Dilma contesta The Economist sobre corrupção
Foto: Roberto Stuckert Filho / Presidência
Dilma esteve com o governador Geraldo Alckmin (SP) na entrega de residências do programa Minha Casa, Minha Vida
A presidente Dilma Rousseff mais uma vez voltou a falar sobre a queda de funcionários de alto escalão de seu governo por suspeitas de corrupção em diversos ministérios. Após dizer nesta quinta-feira (18) que a verdadeira “faxina” seria contra a miséria (em alusão ao termo usado pela imprensa para descrever as demissões), nesta sexta (19) ela voltou a tratar do tema ao criticar uma reportagem da revista britânica The Economist. A publicação afirmou que a chefe de Estado brasileiro poderia ter problemas com sua base por conta de seu comportamento “linha-dura” frente a suspeitas de irregularidades. "As revistas estrangeiras não entendem de costume político no Brasil. A revista não percebe que minha base de sustentação não concorda com isso", afirmou Dilma.

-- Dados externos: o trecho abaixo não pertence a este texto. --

From an optimization exercise on the open Yosys and OpenROAD flow, aimed at small area, a short achievable clock period and few clock cycles per item; shortcuts taken in it are not production practice.
Only simulation tests tie the RTL to the original design; equivalence was not proved.

==> module fp32_div_int, before the edit <==
module fp32_div_int (
    input  wire        clk,
    input  wire        rst,
    input  wire        start,      
    input  wire [31:0] a,
    input  wire [4:0]  kp,         
    input  wire [6:0]  kp3,        
    input  wire [2:0]  c,
    output reg         done,
    output reg  [31:0] y
);
    localparam [31:0] QNAN = 32'h7FC00000;
    localparam integer N0 = 3, N1 = 4;    
    function automatic [32:0] dsteps;     
        input [4:0]  r_in;
        input [27:0] w_in;
        input [4:0]  k1;
        input [6:0]  k3;
        input integer n;
        reg   [4:0]  r;
        reg   [27:0] w;
        reg   [6:0]  rs;
        reg   [7:0]  t1, t2, t3;
        integer      j;
        begin
            r = r_in; w = w_in;
            for (j = 0; j < n; j = j + 1) begin
                rs = {r, w[27:26]};
                t1 = {1'b0, rs} - {3'b000, k1};
                t2 = {1'b0, rs} - {2'b00, k1, 1'b0};
                t3 = {1'b0, rs} - {1'b0, k3};
                w  = {w[25:0], 2'b00};
                if (!t3[7])      begin w[1:0] = 2'd3; r = t3[4:0]; end
                else if (!t2[7]) begin w[1:0] = 2'd2; r = t2[4:0]; end
                else if (!t1[7]) begin w[1:0] = 2'd1; r = t1[4:0]; end
                else             begin w[1:0] = 2'd0; r = rs[4:0]; end
            end
            dsteps = {r, w};
        end
    endfunction
    wire       a_zero = (a[30:0] == 31'd0);
    wire       a_max  = (a[30:23] == 8'hFF);
    wire [1:0] spec0  = a_max ? ((a[22:0] != 0) ? 2'd3 : 2'd2) : (a_zero ? 2'd1 : 2'd0);
    wire [23:0] m0    = {(a[30:23] != 8'd0), a[22:0]};
    wire [8:0] ec0    = {1'b0, a[30:23]} + {8'd0, (a[30:23] == 8'd0)} + {6'd0, c};
    reg        v1, v2, v3, v4;    
    reg  [4:0] r1, r3;
    reg [27:0] w1, w3;
    reg  [4:0] k1, k3;
    reg  [6:0] t1, t3;
    reg  [8:0] e1, e3;
    reg        g1, g3;
    reg  [1:0] p1, p3;
    wire [32:0] s1 = start ? dsteps({1'b0, m0[23:20]}, {m0[19:0], 8'd0}, kp, kp3, N0)
                           : dsteps(r1, w1, k1, t1, N0);
    wire [32:0] s3 = v2 ? dsteps(r1, w1, k1, t1, N1) : dsteps(r3, w3, k3, t3, N1);
    wire [27:0] q   = w3;
    wire        rnz = (r3 != 5'd0);
    wire        l27 = q[27];
    wire        normal = l27 ? (e3 >= 9'd5) : (e3 >= 9'd6);
    reg  [3:0]  sh;
    reg  [23:0] mant;
    reg         guard, stk;
    reg  [7:0]  em1;
    reg  [31:0] res;
    always @* begin
        if (normal) sh = l27 ? 4'd4 : 4'd3;
        else        sh = 4'd9 - {1'b0, e3[2:0]};      
        mant  = q >> sh;
        guard = q[sh - 4'd1];
        stk   = ((q & ~(28'hFFFFFFF << (sh - 4'd1))) != 28'd0) | rnz;
        em1   = normal ? (e3[7:0] + (l27 ? 8'd27 : 8'd26) - 8'd32) : 8'd0;
        res   = {g3, ({em1, 23'd0} + {7'd0, mant} + {30'd0, guard & (stk | mant[0])})};
        case (p3)
            2'd1: res = {g3, 31'd0};
            2'd2: res = {g3, 8'hFF, 23'd0};
            2'd3: res = QNAN;
            default: ;
        endcase
    end
    always @(posedge clk) begin
        r1 <= s1[32:28]; w1 <= s1[27:0];
        r3 <= s3[32:28]; w3 <= s3[27:0];
        if (start) begin
            k1 <= kp; t1 <= kp3; e1 <= ec0; g1 <= a[31]; p1 <= spec0;
        end
        if (v2) begin
            k3 <= k1; t3 <= t1; e3 <= e1; g3 <= g1; p3 <= p1;
        end
        y  <= res;
        if (rst) begin
            v1 <= 1'b0; v2 <= 1'b0; v3 <= 1'b0; v4 <= 1'b0; done <= 1'b0;
        end else begin
            v1 <= start; v2 <= v1; v3 <= v2; v4 <= v3; done <= v4;
        end
    end
endmodule
Background: an optimization exercise with open tools, aiming at small area, a short achievable clock period and few clock cycles per item. Do not read the settings as production practice. The RTL was checked by simulation tests, not by an equivalence proof against the original design.

==> inputs of 02-16 <==
// eq_biquad3
module eq_biquad3 (
    input  wire        clk,
    input  wire        rst,         
    input  wire        coef_we,
    input  wire [3:0]  coef_addr,
    input  wire [31:0] coef_wdata,
    input  wire        clear,
    input  wire        in_valid,
    output reg         in_ready,
    input  wire [31:0] in_data,
    output reg         out_valid,
    output reg  [31:0] out_data
);
clock: 22.0 ns
lec_check: 0
cap_margin: 50
core_margin: 2
core_utilization: 62
cts_buf_list: sky130_fd_sc_hd__clkbuf_8
place_density: 0.78
slew_margin: 60
run.sh (not shown) runs the stock make flow with config.mk's settings and CLKGATE_MAP_FILE= SYNTH_SCRIPT=/design/flow/synth_recipe.tcl, a recipe that flattens the netlist after the stock synthesis.
==> 11-09: changes against 02-16 <==
--- a/flow/design.v
+++ b/flow/design.v
@@ -36,23 +36,22 @@
     wire [5:0]  L  = {1'b0, la} + {1'b0, lb};
     wire signed [10:0] e0 = {3'b000, a[30:23]} + {3'b000, b[30:23]} + {10'd0, ~ha} + {10'd0, ~hb} - 11'sd126;
     wire signed [10:0] e1 = e0 - $signed({5'd0, L});
     wire signed [10:0] e1m = e1 - 11'sd1;
     wire [10:0] rsh = 11'sd1 - e0;
-    reg  [29:0] q0_r, q1_r, q2_r, q3_r;
+    reg  [31:0] q0_r, q1_r, q2_r;
     reg  [5:0]  L_r, L1_r;
     reg  [7:0]  e1_r, e1m_r;
     reg         n1_r, n2_r, o1_r, o2_r;
     reg         e0pos_r;
     reg  [4:0]  e0m1_r, shr1_r;
     reg         s_r;
     reg  [1:0]  cls_r;    
     always @(posedge clk) begin
-        q0_r    <= ma * mb[5:0];
-        q1_r    <= ma * mb[11:6];
-        q2_r    <= ma * mb[17:12];
-        q3_r    <= ma * mb[23:18];
+        q0_r    <= ma * mb[7:0];
+        q1_r    <= ma * mb[15:8];
+        q2_r    <= ma * mb[23:16];
         L_r     <= (L > 6'd24) ? 6'd24 : L;
         L1_r    <= (L > 6'd24) ? 6'd25 : L + 6'd1;
         e1_r    <= e1[7:0];
         e1m_r   <= e1m[7:0];
         n1_r    <= (e1 >= 11'sd1);
@@ -63,11 +62,11 @@
         e0m1_r  <= e0[4:0] - 5'd1;
         shr1_r  <= (e0 >= 11'sd1) ? 5'd0 : (rsh > 11'd31) ? 5'd31 : rsh[4:0];
         s_r     <= a[31] ^ b[31];
         cls_r   <= is_nan ? 2'd3 : is_inf ? 2'd2 : is_zero ? 2'd1 : 2'd0;
     end
-    wire [47:0] prod = {q3_r, 18'd0} + {6'd0, q2_r, 12'd0} + {12'd0, q1_r, 6'd0} + {18'd0, q0_r};
+    wire [47:0] prod = {q2_r, 16'd0} + {8'd0, q1_r, 8'd0} + {16'd0, q0_r};
     wire [24:0] ptop = prod[47:23];
     wire        top  = ptop[5'd24 - L_r[4:0]];    
     wire        norm = top ? n1_r : n2_r;
     wire [4:0]  shl  = norm ? (top ? L_r[4:0] : L1_r[4:0]) : (e0pos_r ? e0m1_r : 5'd0);
     reg  [47:0] p2_r;
@@ -220,22 +219,22 @@
     input  wire        clear,
     input  wire        in_valid,
     output reg         in_ready,
     input  wire [31:0] in_data,
     output reg         out_valid,
-    output reg  [31:0] out_data
+    output wire [31:0] out_data
 );
     reg [31:0] coef [0:14];
     reg [31:0] s1 [0:2];
     reg [31:0] s2 [0:2];
     reg [31:0] xr;        
     reg [31:0] dr;        
     reg [31:0] ob;        
     reg        ob_h;      
     reg [31:0] cr;        
     reg        cr_h;      
-    reg [31:0] br;        
+    reg [31:0] mr;        
     reg [31:0] p1r;       
     reg [31:0] p2r;       
     reg [31:0] tr;        
     reg        w_en;
     reg [3:0]  w_addr;
@@ -243,15 +242,16 @@
     reg        rst_d, clr_d;
     reg [3:0]  ph;
     reg        va, vb;    
     reg        xfull;     
     reg        xbusy;     
-    reg [31:0] ar;        
-    reg        sel_sub;   
+    reg [7:0]  sel_a;     
+    reg        sel_bt;    
+    reg        sel_sub;
     wire busy   = va | vb;
-    wire rdy    = ~(xfull | xbusy);
-    wire accept = in_valid & rdy;
+    wire accept = in_valid & in_ready;    
+    assign out_data = dr;
     wire       wrap    = busy & (ph == 4'd14);
     wire       start   = busy ? (wrap & (xfull | accept)) : accept;
     wire       va_next = clear ? 1'b0 : (wrap | ~busy) ? start : va;
     wire       vb_next = clear ? 1'b0 : wrap ? va : vb;
     wire [3:0] ph_next = (busy & ~wrap) ? ph + 4'd1 : 4'd0;
@@ -276,34 +276,22 @@
         endcase
     endfunction
     wire [3:0] cnext = (busy & ~wrap) ? cidx(ph + 4'd1) : 4'd0;
     wire [31:0] mul_y;
     fp32_mul u_mul (.clk(clk), .a(cr), .ha(cr_h), .b(ob), .hb(ob_h), .y(mul_y));
-    wire [7:0]  sa = {(ph_next == 4'd2) | (ph_next == 4'd8) | (ph_next == 4'd12),    
-                      (ph_next == 4'd1) | (ph_next == 4'd6) | (ph_next == 4'd11),    
-                      (ph_next == 4'd10),   
-                      (ph_next == 4'd4),    
-                      (ph_next == 4'd14),   
-                      (ph_next == 4'd0),    
-                      (ph_next == 4'd9),    
-                      (ph_next == 4'd3)};   
-    wire [31:0] ar_next = ({32{sa[0]}} & s1[0]) | ({32{sa[1]}} & s1[1]) |
-                          ({32{sa[2]}} & s1[2]) | ({32{sa[3]}} & s2[0]) |
-                          ({32{sa[4]}} & s2[1]) | ({32{sa[5]}} & s2[2]) |
-                          ({32{sa[6]}} & p1r)   | ({32{sa[7]}} & p2r);
-    wire [31:0] add_a = ar;
-    wire        b_add = (ph == 4'd3) | (ph == 4'd13);
-    wire        b_t   = (ph == 4'd9);
-    wire        b_p2  = (ph == 4'd10);
-    wire [31:0] br_next = b_add ? add_y : b_t ? tr : b_p2 ? p2r : mul_y;
-    wire [31:0] add_b = br;
+    wire [31:0] add_a = ({32{sel_a[0]}} & s1[0]) | ({32{sel_a[1]}} & s1[1]) |
+                        ({32{sel_a[2]}} & s1[2]) | ({32{sel_a[3]}} & s2[0]) |
+                        ({32{sel_a[4]}} & s2[1]) | ({32{sel_a[5]}} & s2[2]) |
+                        ({32{sel_a[6]}} & p1r)   | ({32{sel_a[7]}} & p2r);
+    wire [31:0] add_b = sel_bt ? tr : mr;
     wire [31:0] add_y;
     fp32_add u_add (.clk(clk), .a(add_a), .b(add_b), .sub(sel_sub), .y(add_y));
     wire wr_d   = (ph == 4'd2) | (ph == 4'd5) | (ph == 4'd11);
-    wire wr_t   = (ph == 4'd8);
+    wire wr_t   = (ph == 4'd3) | (ph == 4'd8) | (ph == 4'd13);
     wire wr_p1  = (ph == 4'd3) | (ph == 4'd6) | (ph == 4'd12);
-    wire wr_p2  = (ph == 4'd4) | (ph == 4'd9) | (ph == 4'd10) | (ph == 4'd13);
+    wire wr_p2  = (ph == 4'd4) | (ph == 4'd10) | (ph == 4'd13);
+    wire wr_m   = ~(wr_p1 | wr_p2 | (ph == 4'd10));
     wire wr_s20 = va & (ph == 4'd14);
     wire wr_s21 = vb & (ph == 4'd4);
     wire wr_s22 = vb & (ph == 4'd10);
     wire wr_s10 = vb & (ph == 4'd1);
     wire wr_s11 = vb & (ph == 4'd6);
@@ -333,11 +321,11 @@
     endfunction
     wire xfull_next = start ? 1'b0 : (accept | xfull);
     wire xbusy_next = start ? 1'b1 : (xbusy & ~(va & (ph == 4'd8)));
     wire [31:0] cr_next = rst_d ? coef_rst(4'd0) :
                           (w_en && w_addr == cnext) ? w_data : coef[cnext];
-    wire [31:0] ob_next = ob_add ? add_y : ux_next ? (rdy ? in_data : xr) : dr;
+    wire [31:0] ob_next = ob_add ? add_y : ux_next ? (in_ready ? in_data : xr) : dr;
     integer k;
     always @(posedge clk) begin
         w_en   <= coef_we & ~rst & (coef_addr != 4'd15);
         w_addr <= coef_addr;
         w_data <= coef_wdata;
@@ -352,20 +340,27 @@
         if (zap | wr_s11) s1[1] <= zap ? 32'd0 : add_y;
         if (zap | wr_s12) s1[2] <= zap ? 32'd0 : add_y;
         if (zap | wr_s20) s2[0] <= zap ? 32'd0 : add_y;
         if (zap | wr_s21) s2[1] <= zap ? 32'd0 : add_y;
         if (zap | wr_s22) s2[2] <= zap ? 32'd0 : add_y;
-        if (rdy) xr <= in_data;
+        if (in_ready) xr <= in_data;
         if (wr_d)   dr <= add_y;
-        out_data <= dr;      
         if (wr_t)   tr <= add_y;
-        br <= br_next;
+        if (wr_m)   mr <= mul_y;
         if (wr_p1)  p1r <= mul_y;
         if (wr_p2)  p2r <= mul_y;
         ob   <= ob_next;
         ob_h <= |ob_next[30:23];
-        ar       <= ar_next;
+        sel_a[0] <= (ph_next == 4'd3);
+        sel_a[1] <= (ph_next == 4'd9);
+        sel_a[2] <= (ph_next == 4'd0);
+        sel_a[3] <= (ph_next == 4'd14);
+        sel_a[4] <= (ph_next == 4'd4);
+        sel_a[5] <= (ph_next == 4'd10);
+        sel_a[6] <= (ph_next == 4'd1) | (ph_next == 4'd6) | (ph_next == 4'd11);
+        sel_a[7] <= (ph_next == 4'd2) | (ph_next == 4'd8) | (ph_next == 4'd12);
+        sel_bt   <= (ph_next == 4'd4) | (ph_next == 4'd10) | (ph_next == 4'd14);
         sel_sub  <= (ph_next == 4'd1) | (ph_next == 4'd6) | (ph_next == 4'd11) |
                     (ph_next == 4'd2) | (ph_next == 4'd8) | (ph_next == 4'd12);
         if (rst) begin
             ph        <= 4'd0;
             va        <= 1'b0;
==> flow/config.mk (replaced) <==
export PLATFORM = sky130hd
export DESIGN_NAME = eq_biquad3
export DESIGN_NICKNAME = eq_biquad3
export VERILOG_FILES = /design/flow/design.v
export SDC_FILE = /design/flow/constraint.sdc
export NUM_CORES = 4
export LEC_CHECK = 0
export CAP_MARGIN = 20
export CORE_MARGIN = 2
export CORE_UTILIZATION = 40
export PLACE_DENSITY = 0.6
export SLEW_MARGIN = 20
==> 04-15: changes against 02-16 <==
--- a/flow/design.v
+++ b/flow/design.v
@@ -21,24 +21,24 @@
     wire is_nan  = a_nan | b_nan | (a_inf & b_zero) | (b_inf & a_zero);
     wire is_inf  = a_inf | b_inf;
     wire is_zero = a_zero | b_zero | (a_sub & b_sub);
     wire [23:0] ma = {ha, a[22:0]};
     wire [23:0] mb = {hb, b[22:0]};
-    reg [4:0] la, lb;
+    wire [23:0] msub = ha ? mb : ma;
+    reg  [4:0]  lz;
     integer i;
     always @(*) begin
-        la = 5'd23;
-        lb = 5'd23;
-        for (i = 0; i < 24; i = i + 1) begin
-            if (ma[i]) la = 5'd23 - i[4:0];
-            if (mb[i]) lb = 5'd23 - i[4:0];
-        end
+        lz = 5'd24;
+        for (i = 0; i < 24; i = i + 1)
+            if (msub[i]) lz = 5'd23 - i[4:0];
     end
-    wire [5:0]  L  = {1'b0, la} + {1'b0, lb};
+    wire [5:0]  L  = {1'b0, lz};
     wire signed [10:0] e0 = {3'b000, a[30:23]} + {3'b000, b[30:23]} + {10'd0, ~ha} + {10'd0, ~hb} - 11'sd126;
     wire signed [10:0] e1 = e0 - $signed({5'd0, L});
     wire signed [10:0] e1m = e1 - 11'sd1;
+    wire signed [10:0] Ls  = $signed({5'd0, L});
+    wire signed [10:0] e0o = e0 - 11'sd255;
     wire [10:0] rsh = 11'sd1 - e0;
     reg  [29:0] q0_r, q1_r, q2_r, q3_r;
     reg  [5:0]  L_r, L1_r;
     reg  [7:0]  e1_r, e1m_r;
     reg         n1_r, n2_r, o1_r, o2_r;
@@ -53,14 +53,14 @@
         q3_r    <= ma * mb[23:18];
         L_r     <= (L > 6'd24) ? 6'd24 : L;
         L1_r    <= (L > 6'd24) ? 6'd25 : L + 6'd1;
         e1_r    <= e1[7:0];
         e1m_r   <= e1m[7:0];
-        n1_r    <= (e1 >= 11'sd1);
-        n2_r    <= (e1 >= 11'sd2);
-        o1_r    <= (e1 >= 11'sd255);
-        o2_r    <= (e1 >= 11'sd256);
+        n1_r    <= (e0 > Ls);               
+        n2_r    <= (e0 > Ls + 11'sd1);      
+        o1_r    <= (e0o >= Ls);             
+        o2_r    <= (e0o > Ls);              
         e0pos_r <= (e0 >= 11'sd1);
         e0m1_r  <= e0[4:0] - 5'd1;
         shr1_r  <= (e0 >= 11'sd1) ? 5'd0 : (rsh > 11'd31) ? 5'd31 : rsh[4:0];
         s_r     <= a[31] ^ b[31];
         cls_r   <= is_nan ? 2'd3 : is_inf ? 2'd2 : is_zero ? 2'd1 : 2'd0;
@@ -234,11 +234,10 @@
     reg [31:0] cr;        
     reg        cr_h;      
     reg [31:0] br;        
     reg [31:0] p1r;       
     reg [31:0] p2r;       
-    reg [31:0] tr;        
     reg        w_en;
     reg [3:0]  w_addr;
     reg [31:0] w_data;
     reg        rst_d, clr_d;
     reg [3:0]  ph;
@@ -290,18 +289,17 @@
                           ({32{sa[2]}} & s1[2]) | ({32{sa[3]}} & s2[0]) |
                           ({32{sa[4]}} & s2[1]) | ({32{sa[5]}} & s2[2]) |
                           ({32{sa[6]}} & p1r)   | ({32{sa[7]}} & p2r);
     wire [31:0] add_a = ar;
     wire        b_add = (ph == 4'd3) | (ph == 4'd13);
-    wire        b_t   = (ph == 4'd9);
-    wire        b_p2  = (ph == 4'd10);
-    wire [31:0] br_next = b_add ? add_y : b_t ? tr : b_p2 ? p2r : mul_y;
+    wire        b_p2  = (ph == 4'd9) | (ph == 4'd10);
+    wire [31:0] br_next = b_add ? add_y : b_p2 ? p2r : mul_y;
     wire [31:0] add_b = br;
     wire [31:0] add_y;
     fp32_add u_add (.clk(clk), .a(add_a), .b(add_b), .sub(sel_sub), .y(add_y));
     wire wr_d   = (ph == 4'd2) | (ph == 4'd5) | (ph == 4'd11);
-    wire wr_t   = (ph == 4'd8);
+    wire wr_t   = (ph == 4'd8);     
     wire wr_p1  = (ph == 4'd3) | (ph == 4'd6) | (ph == 4'd12);
     wire wr_p2  = (ph == 4'd4) | (ph == 4'd9) | (ph == 4'd10) | (ph == 4'd13);
     wire wr_s20 = va & (ph == 4'd14);
     wire wr_s21 = vb & (ph == 4'd4);
     wire wr_s22 = vb & (ph == 4'd10);
@@ -355,14 +353,13 @@
         if (zap | wr_s21) s2[1] <= zap ? 32'd0 : add_y;
         if (zap | wr_s22) s2[2] <= zap ? 32'd0 : add_y;
         if (rdy) xr <= in_data;
         if (wr_d)   dr <= add_y;
         out_data <= dr;      
-        if (wr_t)   tr <= add_y;
         br <= br_next;
         if (wr_p1)  p1r <= mul_y;
-        if (wr_p2)  p2r <= mul_y;
+        if (wr_p2 | wr_t) p2r <= wr_t ? add_y : mul_y;
         ob   <= ob_next;
         ob_h <= |ob_next[30:23];
         ar       <= ar_next;
         sel_sub  <= (ph_next == 4'd1) | (ph_next == 4'd6) | (ph_next == 4'd11) |
                     (ph_next == 4'd2) | (ph_next == 4'd8) | (ph_next == 4'd12);
--- a/flow/config.mk
+++ b/flow/config.mk
@@ -6,8 +6,7 @@
 export NUM_CORES = 4
 export LEC_CHECK = 0
 export CAP_MARGIN = 50
 export CORE_MARGIN = 2
 export CORE_UTILIZATION = 62
-export CTS_BUF_LIST = sky130_fd_sc_hd__clkbuf_8
 export PLACE_DENSITY = 0.78
 export SLEW_MARGIN = 60
==> metrics.md <==
| Metric | Value |
|---|---|
| WHS | `roughly 0.31 ns` |
| Multi-input combinational gate total | `between 4k and 5k` |
| Syn Nets | `between 8k and 9k` |
| WL/cell | `roughly 25 µm` |
| Placed cells | `approximately 9.7k` |
| Final WS setup | `~14 ns` |
| Top Layer Used | `met5` |
| Required time worst endpoint | `between 20 and 25 ns` |
| Status | `no timing/DRC/antenna violations` |
| Placed cell area | `between 80000 and 90000 µm²` |
| Sequential cell area share | `about 40%` |
| Root Driver | `clkbuf_16` |
-- figures above: 11-09

==> metrics.md <==
| Metric | Value |
|---|---|
| Status | `no timing/DRC/antenna violations` |
| Top Layer Used | `met4` |
| Root Driver | `clkbuf_8` |
| Sequential cell area share | `40.4%` |
| Placed cell area | `between 80000 and 90000 µm²` |
| Syn Nets | `between 8k and 9k` |
| Final WS setup | `roughly 16 ns` |
| Required time worst endpoint | `~18 ns` |
| WHS | `around 0.33 ns` |
| WL/cell | `approximately 25 µm` |
-- figures above: 02-16

==> metrics.md <==
| Metric | Value |
|---|---|
| Placed cell area | `83200 µm²` |
| Multi-input combinational gate total | `about 5k` |
| Final WS setup | `around 16 ns` |
| Top Layer Used | `met5` |
| WL/cell | `27.3 µm` |
| Required time worst endpoint | `~18 ns` |
| Root Driver | `clkbuf_16` |
| Max Buffers Root-to-Sink | `3` |
| Placed cells | `between 8k and 9k` |
| Status | `no timing/DRC/antenna violations` |
| WHS | `between 0.3 and 0.4 ns` |
| Sequential cell area share | `approximately 39%` |
| Syn Nets | `between 8k and 9k` |
-- figures above: 04-15

Testbench counts of 02-16, summed over its fixed seeds: cycles 123,328, items 8,192.
Testbench counts of 11-09, summed over its fixed seeds: cycles 123,328, items 8,192.
Testbench counts of 04-15, summed over its fixed seeds: cycles 123,328, items 8,192.

## what the ideal ports hide
The results above use ideal ports. As a check the final layouts listed here were re-extracted and re-timed, cells and wires unchanged.
Step 1, drivers: a clkbuf_16 drives clk and a buf_2 each remaining input, both assumed.
Step 2 also shifts input and output timing later by t, the mid clock arrival at the registers, as if the neighbouring blocks saw the same clock.
a / b / c = ideal / step 1 / step 2; a / b = the first two.
run	shift t [ns]	setup WS [ns]	worst register clock-pin slew, ns	cell pins on the clock port's net
02-16	1.030	15.608 / 15.531 / 15.689	0.08 / 0.08	1
11-09	0.873	14.455 / 14.455 / 14.455	0.07 / 0.07	1
04-15	0.863	15.566 / 15.487 / 15.270	0.07 / 0.07	1
After both steps setup and hold are still met in every run listed. The setup slack of 04-15, which loses most, moves by -0.079 ns with the drivers and by -0.296 ns with both steps.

A declaração foi feita em entrevista a uma rádio do interior de São Paulo, onde a presidente esteve presente para uma cerimônia de entrega de 1.993 residências do programa Minha Casa, Minha Vida. "Onde houver problemas, somos obrigados a tomar decisão. [...] Meu governo vai continuar combatendo todos os malfeitos", completou.